It seemed a bit cooler this evening. When the roommate got home with the car, I hauled my butt down to Powder to go for a walk. The air quality is so bad that it appeared as smudges against the sky, with only a bit of true cloud showing through — touched with red gold from a burnt orange blaze of sun in the sky.
At the park, two mothers with their four new babies were frisking about — I wonder how many generations I’ve seen now?
You could smell the green of the trees, and they almost filtered out the acrid sting of the air. I have become more aware of smell lately; when coming back from Branson a century or two ago, I could actually smell rain while driving along with the window down. I remember my nose going into the air as I sniffed the scent, like a bear or a dog. A few minutes later, it started to rain. It was a great smell.

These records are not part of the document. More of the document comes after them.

<file path="config.mk">
export PLATFORM = sky130hd
export DESIGN_NAME = isp_slave
export DESIGN_NICKNAME = d
export VERILOG_FILES = /design/src/core/isp_fifo.v /design/src/core/isp_slave.v
export VERILOG_INCLUDE_DIRS = /design/src /design/src/core
export SDC_FILE = /design/constraint.sdc
export NUM_CORES = 1
export LEC_CHECK = 0
export BUFFER_PORTS_ARGS = -buffer_cell sky130_fd_sc_hd__buf_2
export CAP_MARGIN = 0
export CELL_PAD_IN_SITES_DETAIL_PLACEMENT = 0
export CELL_PAD_IN_SITES_GLOBAL_PLACEMENT = 1
export CORE_MARGIN = 2
export CORE_UTILIZATION = 35
export CTS_CLUSTER_DIAMETER = 40
export DETAILED_ROUTE_END_ITERATION = 8
export HOLD_SLACK_MARGIN = 0.06
export PLACE_DENSITY_LB_ADDON = 0.15
export REMOVE_ABC_BUFFERS = 1
export SLEW_MARGIN = 10
export SYNTH_ARGS = -nofsm -noshare
export SYNTH_HDL_FRONTEND = slang
export SYNTH_SLANG_ARGS = --single-unit
</file>
<file path="constraint.sdc">
create_clock -name i_clk_sys -period 2.2 [get_ports i_clk_sys]
set_clock_uncertainty 0.15 [all_clocks]
set_input_delay 0.66 -clock i_clk_sys [delete_from_list [all_inputs] [get_ports i_clk_sys]]
set_output_delay 0.66 -clock i_clk_sys [all_outputs]
set_load 0.05 [all_outputs]
</file>
<file path="src/core/isp_regs.vh">
// constants shared by the two-wire slave command port and its receive fifo
// assumes: included by bare name from every design file of the port
`ifndef ISP_REGS_VH
`define ISP_REGS_VH

// ****************************************************************
// bus framing
// ****************************************************************
`define ISP_BYTE_BITS      4'h8
`define ISP_BIT_ZERO       4'h0
`define ISP_ADDR_W         7
// arbitrary neutral slave address, replace per product
`define ISP_SLAVE_ADDR     7'h2A
`define ISP_DIR_READ       1'b1
`define ISP_IDLE_BYTE      8'hFF

// ****************************************************************
// protocol engine states
// ****************************************************************
`define ISP_ST_IDLE        3'h0
`define ISP_ST_ADDR        3'h1
`define ISP_ST_ADDR_ACK    3'h2
`define ISP_ST_WR          3'h3
`define ISP_ST_WR_ACK      3'h4
`define ISP_ST_RD          3'h5
`define ISP_ST_RD_ACK      3'h6
`define ISP_ST_IGNORE      3'h7

// ****************************************************************
// receive fifo
// ****************************************************************
`define ISP_FIFO_DEPTH     4
`define ISP_FIFO_AW        2
`define ISP_RX_W           9

`endif

</file>
<file path="src/core/isp_fifo.v">
// small flop-based fifo between the bit engine and the user side
// assumes: one clock, writer honours o_wr_ready, reader honours o_rd_valid
`include "isp_regs.vh"
`default_nettype none

module isp_fifo #(
    parameter WIDTH = `ISP_RX_W,
    parameter DEPTH = `ISP_FIFO_DEPTH,
    parameter AW    = `ISP_FIFO_AW
) (
    input  wire             i_clk_sys,
    input  wire             i_rstn,
    input  wire             i_wr_valid,
    input  wire [WIDTH-1:0] i_wr_data,
    output wire             o_wr_ready,
    output wire             o_rd_valid,
    output wire [WIDTH-1:0] o_rd_data,
    input  wire             i_rd_ready
);

    reg [WIDTH-1:0] mem [0:DEPTH-1];
    reg [AW-1:0]    wr_ptr;
    reg [AW-1:0]    rd_ptr;
    reg [AW:0]      count;
    wire            push;
    wire            pop;

    // honest flags straight from the occupancy count
    assign o_wr_ready = (count != DEPTH[AW:0]);
    assign o_rd_valid = (count != {(AW+1){1'b0}});
    assign o_rd_data  = mem[rd_ptr];
    assign push       = i_wr_valid & o_wr_ready;
    assign pop        = o_rd_valid & i_rd_ready;

    // storage, not reset: only valid slots are ever read
    always @(posedge i_clk_sys) begin
        if (push) begin
            mem[wr_ptr] <= i_wr_data;
        end
    end

    // pointers wrap at DEPTH, which need not be a power of two
    always @(posedge i_clk_sys or negedge i_rstn) begin
        if (!i_rstn) begin
            wr_ptr <= {AW{1'b0}};
            rd_ptr <= {AW{1'b0}};
            count  <= {(AW+1){1'b0}};
        end else begin
            if (push) begin
                wr_ptr <= (wr_ptr == DEPTH[AW-1:0] - 1'b1) ? {AW{1'b0}} : wr_ptr + 1'b1;
            end
            if (pop) begin
                rd_ptr <= (rd_ptr == DEPTH[AW-1:0] - 1'b1) ? {AW{1'b0}} : rd_ptr + 1'b1;
            end
            count <= count + {{AW{1'b0}}, push} - {{AW{1'b0}}, pop};
        end
    end

endmodule
`default_nettype wire

</file>
<file path="src/core/isp_slave.v">
// two-wire bus slave command port: address match, write stream, read stream
// assumes: scl and sda arrive asynchronously from pins and are oversampled
// by i_clk_sys (100 MHz); the sda pad pulls low while o_sda_oe is high;
// scl is never stretched, the master owns all bus timing
`include "isp_regs.vh"
`default_nettype none

// Behaviour
// (RULE1) works at 100 and 400 kbit/s by oversampling both lines at 100 MHz
// (RULE2) sda falling while scl high is start; address reception begins
// (RULE3) sda rising while scl high is stop; port returns to idle
// (RULE4) repeated start without stop restarts address reception at once
// (RULE5) eight bits msb first per byte, then one acknowledge slot
// (RULE6) sda changes only while scl low, except start and stop
// (RULE7) incoming sda bits are captured on rising scl
// (RULE8) transmitted bits are driven at the falling scl before their pulse
// (RULE9) master makes every scl pulse and releases sda before read bits
// (RULE10) last address bit: 0 master writes, 1 device sends
// (RULE11) acknowledge holds sda low across the whole ack pulse
// (RULE12) master acknowledges read bytes to keep the device sending
// (RULE13) busy or asleep: the address byte is left unacknowledged
// (RULE14) rejected bytes after the address are left unacknowledged
// (RULE15) after any nack the master restarts with start or stop-start
// (RULE16) master nack ends a read; device releases sda for stop
// (RULE17) first byte after a write address is the command byte
// (RULE18) read data comes from the user side, which tracks the address
// (RULE19) master starts only on an idle bus and sets byte count
// (RULE20) master waits out oscillator warm-up after power-on
// (RULE21) only a matching seven-bit address is served; else ignore till start
module isp_slave #(
    parameter [`ISP_ADDR_W-1:0] SLAVE_ADDR = `ISP_SLAVE_ADDR,
    parameter                   FIFO_DEPTH = `ISP_FIFO_DEPTH
) (
    input  wire       i_clk_sys,
    input  wire       i_rstn,
    input  wire       i_scl,
    input  wire       i_sda,
    output reg        o_sda_oe,
    output reg        o_sda_out,
    input  wire       i_busy,
    input  wire       i_accept,
    output reg        o_rx_valid,
    output reg  [7:0] o_rx_data,
    output reg        o_rx_cmd,
    input  wire       i_rx_ready,
    input  wire       i_tx_valid,
    input  wire [7:0] i_tx_data,
    output reg        o_tx_req,
    output reg        o_rd_start,
    output reg        o_active
);

    // ****************************************************************
    // helpers
    // ****************************************************************

    // open drain: a zero bit pulls the line, a one bit releases it
    function drive_for;
        input bit_value;
        begin
            drive_for = ~bit_value;
        end
    endfunction

    // byte to send, falling back to all ones when the user has none
    function [7:0] tx_pick;
        input       valid;
        input [7:0] data;
        begin
            tx_pick = valid ? data : `ISP_IDLE_BYTE;
        end
    endfunction

    // next byte to shift out; its msb goes on the line at the slot's fall
    wire [7:0] tx_next = tx_pick(i_tx_valid, i_tx_data);

    // ****************************************************************
    // pin synchronisers and condition detection
    // ****************************************************************

    reg scl_meta;
    reg scl_sync;
    reg scl_prev;
    reg sda_meta;
    reg sda_sync;
    reg sda_prev;

    // two flops per pin before any logic looks at it [RULE1]
    always @(posedge i_clk_sys or negedge i_rstn) begin
        if (!i_rstn) begin
            scl_meta <= 1'b1;
            scl_sync <= 1'b1;
            scl_prev <= 1'b1;
            sda_meta <= 1'b1;
            sda_sync <= 1'b1;
            sda_prev <= 1'b1;
        end else begin
            scl_meta <= i_scl;
            scl_sync <= scl_meta;
            scl_prev <= scl_sync;
            sda_meta <= i_sda;
            sda_sync <= sda_meta;
            sda_prev <= sda_sync;
        end
    end

    wire scl_rise = scl_sync & ~scl_prev;
    wire scl_fall = ~scl_sync & scl_prev;
    // conditions only count while scl stays high on both samples [RULE6]
    wire bus_start = scl_sync & scl_prev & sda_prev & ~sda_sync;   // [RULE2] [RULE4]
    wire bus_stop  = scl_sync & scl_prev & ~sda_prev & sda_sync;   // [RULE3]

    // ****************************************************************
    // receive fifo in the write data path
    // ****************************************************************

    reg                  fifo_push;
    reg  [`ISP_RX_W-1:0] fifo_wdata;
    wire                 fifo_ready;
    wire                 fifo_valid;
    wire [`ISP_RX_W-1:0] fifo_rdata;
    wire                 fifo_pop;

    // output stage takes a word whenever it is empty or being drained
    assign fifo_pop = fifo_valid & (~o_rx_valid | i_rx_ready);

    isp_fifo #(
        .WIDTH (`ISP_RX_W),
        .DEPTH (FIFO_DEPTH),
        .AW    (`ISP_FIFO_AW)
    ) u_rx_fifo (
        .i_clk_sys  (i_clk_sys),
        .i_rstn     (i_rstn),
        .i_wr_valid (fifo_push),
        .i_wr_data  (fifo_wdata),
        .o_wr_ready (fifo_ready),
        .o_rd_valid (fifo_valid),
        .o_rd_data  (fifo_rdata),
        .i_rd_ready (fifo_pop)
    );

    // registered user-side stream so outputs come from flops
    always @(posedge i_clk_sys or negedge i_rstn) begin
        if (!i_rstn) begin
            o_rx_valid <= 1'b0;
            o_rx_data  <= 8'h00;
            o_rx_cmd   <= 1'b0;
        end else if (fifo_pop) begin
            o_rx_valid <= 1'b1;
            o_rx_cmd   <= fifo_rdata[8];
            o_rx_data  <= fifo_rdata[7:0];
        end else if (i_rx_ready) begin
            o_rx_valid <= 1'b0;
        end
    end

    // ****************************************************************
    // protocol engine
    // ****************************************************************

    reg [2:0] state;
    reg [3:0] bits;      // rising edges seen in the current byte
    reg [7:0] rx_sh;
    reg [7:0] tx_sh;
    reg       dir_read;
    reg       first_wr;  // next written byte is the command byte
    reg       master_ack;

    // state and shifting; start and stop win over every bit event
    always @(posedge i_clk_sys or negedge i_rstn) begin
        if (!i_rstn) begin
            state      <= `ISP_ST_IDLE;
            bits       <= `ISP_BIT_ZERO;
            rx_sh      <= 8'h00;
            tx_sh      <= 8'h00;
            dir_read   <= 1'b0;
            first_wr   <= 1'b0;
            master_ack <= 1'b0;
            o_sda_oe   <= 1'b0;
            o_sda_out  <= 1'b0;
            o_tx_req   <= 1'b0;
            o_rd_start <= 1'b0;
            o_active   <= 1'b0;
            fifo_push  <= 1'b0;
            fifo_wdata <= {`ISP_RX_W{1'b0}};
        end else begin
            o_tx_req   <= 1'b0;
            o_rd_start <= 1'b0;
            fifo_push  <= 1'b0;
            o_sda_out  <= 1'b0;
            if (bus_start) begin
                // new transfer, even in the middle of an old one [RULE2] [RULE4]
                state    <= `ISP_ST_ADDR;
                bits     <= `ISP_BIT_ZERO;
                o_sda_oe <= 1'b0;
                o_active <= 1'b0;
            end else if (bus_stop) begin
                state    <= `ISP_ST_IDLE;                        // [RULE3]
                o_sda_oe <= 1'b0;
                o_active <= 1'b0;
            end else begin
                case (state)
                    `ISP_ST_ADDR: begin
                        if (scl_rise) begin
                            rx_sh <= {rx_sh[6:0], sda_sync};      // [RULE7] [RULE5]
                            bits  <= bits + 1'b1;
                        end else if (scl_fall && bits == `ISP_BYTE_BITS) begin
                            bits     <= `ISP_BIT_ZERO;
                            dir_read <= (rx_sh[0] == `ISP_DIR_READ); // [RULE10]
                            // match and not busy: pull sda for the ack slot
                            if (rx_sh[7:1] == SLAVE_ADDR && !i_busy) begin // [RULE21]
                                o_sda_oe <= 1'b1;                        // [RULE11]
                                o_active <= 1'b1;
                                state    <= `ISP_ST_ADDR_ACK;
                                if (rx_sh[0] == `ISP_DIR_READ) begin
                                    o_rd_start <= 1'b1;                  // [RULE18]
                                    o_tx_req   <= 1'b1;
                                end
                            end else begin
                                o_sda_oe <= 1'b0;                        // [RULE13]
                                state    <= `ISP_ST_IGNORE;              // [RULE21]
                            end
                        end
                    end
                    `ISP_ST_ADDR_ACK: begin
                        // ack held low until scl falls again [RULE11]
                        if (scl_fall) begin
                            if (dir_read) begin
                                tx_sh    <= tx_next;
                                o_sda_oe <= drive_for(tx_next[7]);      // [RULE8]
                                state    <= `ISP_ST_RD;
                            end else begin
                                o_sda_oe <= 1'b0;
                                first_wr <= 1'b1;
                                state    <= `ISP_ST_WR;
                            end
                        end
                    end
                    `ISP_ST_WR: begin
                        if (scl_rise) begin
                            rx_sh <= {rx_sh[6:0], sda_sync};      // [RULE7] [RULE5]
                            bits  <= bits + 1'b1;
                        end else if (scl_fall && bits == `ISP_BYTE_BITS) begin
                            bits <= `ISP_BIT_ZERO;
                            // refuse when the user rejects or the fifo is full
                            if (i_accept && fifo_ready) begin
                                fifo_push  <= 1'b1;
                                fifo_wdata <= {first_wr, rx_sh};  // [RULE17]
                                first_wr   <= 1'b0;
                                o_sda_oe   <= 1'b1;               // [RULE11]
                                state      <= `ISP_ST_WR_ACK;
                            end else begin
                                o_sda_oe <= 1'b0;                 // [RULE14]
                                o_active <= 1'b0;
                                state    <= `ISP_ST_IGNORE;
                            end
                        end
                    end
                    `ISP_ST_WR_ACK: begin
                        if (scl_fall) begin
                            o_sda_oe <= 1'b0;
                            state    <= `ISP_ST_WR;
                        end
                    end
                    `ISP_ST_RD: begin
                        if (scl_rise) begin
                            bits <= bits + 1'b1;
                        end else if (scl_fall) begin
                            if (bits == `ISP_BYTE_BITS) begin
                                // let the master drive its ack bit
                                bits     <= `ISP_BIT_ZERO;
                                o_sda_oe <= 1'b0;
                                state    <= `ISP_ST_RD_ACK;
                            end else begin
                                tx_sh    <= {tx_sh[6:0], 1'b0};
                                o_sda_oe <= drive_for(tx_sh[6]);  // [RULE8] [RULE5]
                            end
                        end
                    end
                    `ISP_ST_RD_ACK: begin
                        if (scl_rise) begin
                            master_ack <= ~sda_sync;              // [RULE12]
                            o_tx_req   <= ~sda_sync;
                        end else if (scl_fall) begin
                            if (master_ack) begin
                                tx_sh    <= tx_next;
                                o_sda_oe <= drive_for(tx_next[7]);
                                state    <= `ISP_ST_RD;
                            end else begin
                                o_sda_oe <= 1'b0;                 // [RULE16]
                                o_active <= 1'b0;
                                state    <= `ISP_ST_IGNORE;
                            end
                        end
                    end
                    `ISP_ST_IGNORE: begin
                        // bus belongs to someone else until the next start
                        o_sda_oe <= 1'b0;
                    end
                    `ISP_ST_IDLE: begin
                        o_sda_oe <= 1'b0;
                    end
                    default: begin
                        state    <= `ISP_ST_IDLE;
                        o_sda_oe <= 1'b0;
                    end
                endcase
            end
        end
    end

endmodule
`default_nettype wire

</file>
# --- Yosys cells after proc, flatten, opt, wreduce, memory -nomap -nowiden ---
# Memory sizes are Yosys's and may differ from the RTL's. A register that Yosys moved wholly into a read port is not among the register bits.
# Index checks and enable logic that the tools add are counted.
word_totals:
  reg_bits: 53
  mem_bits_rw: 36
  mem_count: 1
op_classes:
  n_addsub: 5
  eq_ne: 42
  mux: 94
  bitwise: 21
  reduce_logical: 25
memory_table:
  columns: ["memory", "depth", "width", "rd", "rd_ports_with_merged_regs", "write_ports", "line", "rtl"]
  rows:
  - ["u_rx_fifo.mem", 4, 9, 1, 1, 1, "isp_fifo.v:21", "reg [WIDTH-1:0] mem [0:DEPTH-1];"]
op_table:
  columns: ["cell", "n"]
  rows:
  - ["!= test 4 bit, second input constant", 16]
  - ["2-to-1 mux 7 bit", 8]
  - ["2-to-1 mux 1 bit", 52]
  - ["2-to-1 mux 3 bit", 15]
  - ["2-to-1 mux 4 bit", 7]
  - ["!= test 2 bit, second input constant", 13]
  - ["one-hot mux 7 bit (3 select lines)", 1]
  - ["AND reduction 10 bit", 2]
  - ["one-hot mux 3 bit (6 select lines)", 1]
  - ["== test 3 bit, second input constant", 4]
  - ["AND reduction 12 bit", 1]
  - ["AND reduction 11 bit", 1]
  - ["AND 1 bit", 10]
  - ["inverter 1 bit", 10]
  - ["AND reduction 5 bit", 2]
  - ["nonzero test 3 bit", 3]
  - ["2-to-1 mux 2 bit", 4]
  - ["2-to-1 mux 8 bit", 1]
  - ["one-hot mux 4 bit (2 select lines)", 1]
  - ["AND reduction 4 bit", 2]
  - ["AND reduction 8 bit", 1]
  - ["nonzero test 8 bit", 1]
  - ["== test 7 x 6 -> 1 bit, second input constant", 1]
  - ["one-hot mux 1 bit (7 select lines)", 1]
  - ["20 further kinds", 29]

# --- Logic depth before layout (Yosys ltp) ---
depth:
  depth_word: 8
  ltp_mapped: 9
  mapped_depth_nobuf: 8

# --- Modules after synthesis ---
# Synthesis repeated with hierarchy kept, for this count alone.
hier_totals:
  hier_cells: 334
  hier_area_um2: 4578.1
by_module_without_submodules:
  columns: ["mod", "instances", "cells_per_inst", "area_each_um2", "seq_area_each_um2"]
  rows:
  - ["isp_slave", 1, 244, 2798.9, 1383.8]
  - ["isp_fifo", 1, 90, 1779.2, 1256.2]

# --- Worst setup path after synthesis ---
# OpenSTA, ideal clock, no wires.
synth_path:
  path_kind: "in2reg"
  start: "in i_rx_ready"
  end: "reg u_rx_fifo.count[2]"
  setup_ps: 123
  arrival_time_ps: 2342
  required_time_ps: 1927
  setup_slack_ps: -414
  stages: 9
  n_path_buf: 1
  cell_sequence: "inv_1 a21oi_1 clkbuf_1 ha_1 inv_1 ha_1 fa_1 xor2_1 xnor2_1"
synth_between:
  elab_chain_len: 4
synth_rtl:
  columns: ["item", "line", "rtl"]
  rows:
  - ["start: declaration", "isp_slave.v:45", "input wire i_rx_ready,"]
  - ["OR 1 bit", "isp_slave.v:125", "assign fifo_pop = fifo_valid & (~o_rx_valid | i_rx_ready);"]
  - ["AND 1 bit", "isp_slave.v:125", null]
  - ["net fifo_pop", "isp_slave.v:122", "wire fifo_pop;"]
  - ["AND 1 bit", "isp_fifo.v:33", "assign pop = o_rd_valid & i_rd_ready;"]
  - ["subtractor 3 x 1 -> 3 bit", "isp_fifo.v:55", "count <= count + {{AW{1'b0}}, push} - {{AW{1'b0}}, pop};"]
  - ["end signal: assignment", "isp_fifo.v:47", "count <= {(AW+1){1'b0}};"]
  - ["end signal: assignment", "isp_fifo.v:55", null]
  - ["end: declaration", "isp_fifo.v:24", "reg [AW:0] count;"]
# The timed path passes the listed nets, and every way through them passes these cells.
# A chain may end at the register's enable or synchronous reset.

# --- Final worst setup path ---
layout_path:
  start: "reg scl_prev"
  end: "reg fifo_wdata[2]"
layout_between:
  elab_chain_len: 5
layout_rtl:
  columns: ["item", "line", "rtl"]
  rows:
  - ["start: declaration", "isp_slave.v:83", "reg scl_prev;"]
  - ["start signal: assignment", "isp_slave.v:100", "scl_prev <= scl_sync;"]
  - ["AND 1 bit", "isp_slave.v:110, isp_slave.v:111", null]
  - ["AND 1 bit (on tied branches) (2 in series)", "isp_slave.v:111, isp_slave.v:110", null]
  - ["inverter 1 bit (no line)", null, null]
  - ["AND reduction 6 bit (no line) (*)", null, null]
  - ["end signal: assignment", "isp_slave.v:185", "fifo_wdata <= {`ISP_RX_W{1'b0}};"]
  - ["end signal: assignment", "isp_slave.v:248", "fifo_wdata <= {first_wr, rx_sh};"]
  - ["end: declaration", "isp_slave.v:118", "reg [`ISP_RX_W-1:0] fifo_wdata;"]
# Mark *: on every way between the ends. The rest lies on a longest branch, timed or not.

I visited both libraries on the way home from the park and made a good haul on books — my first Clive Cussler, and a couple of history books as well as an old and familiar Anne McCaffrey. When heading back to my car from the city library, I looked up in the sky at the crescent moon, colored rust-gold. Instead of one moon, though, there were two: the original and a faint replica in front of it. Somehow the thick air had created a light shadow of the moon against the dark sky. Is this a premonition? What does a double crescent moon mean?
At home I unloaded groceries from the store and stepped out to pick up my books from the car when a yellow truck with blinking white and yellow lights started coming down our street, spraying all the trees and bushes for mosquitoes. I ducked back inside to avoid the dousing, only venturing out again when the mist had settled.
If I can see a double moon, I have to wonder at the wisdom of shooting yet more toxins into the air. I hadn’t heard anything about an outbreak of West Nile. After I grabbed the books, I did what all good internet children do–came inside and searched on St. Louis and West Nile. I found one suspected death and one confirmed West Nile illness in the last month in the St. Louis area. I wonder, though, how many more people were affected by breathing air thick enough to bounce the image of the moon back at itself?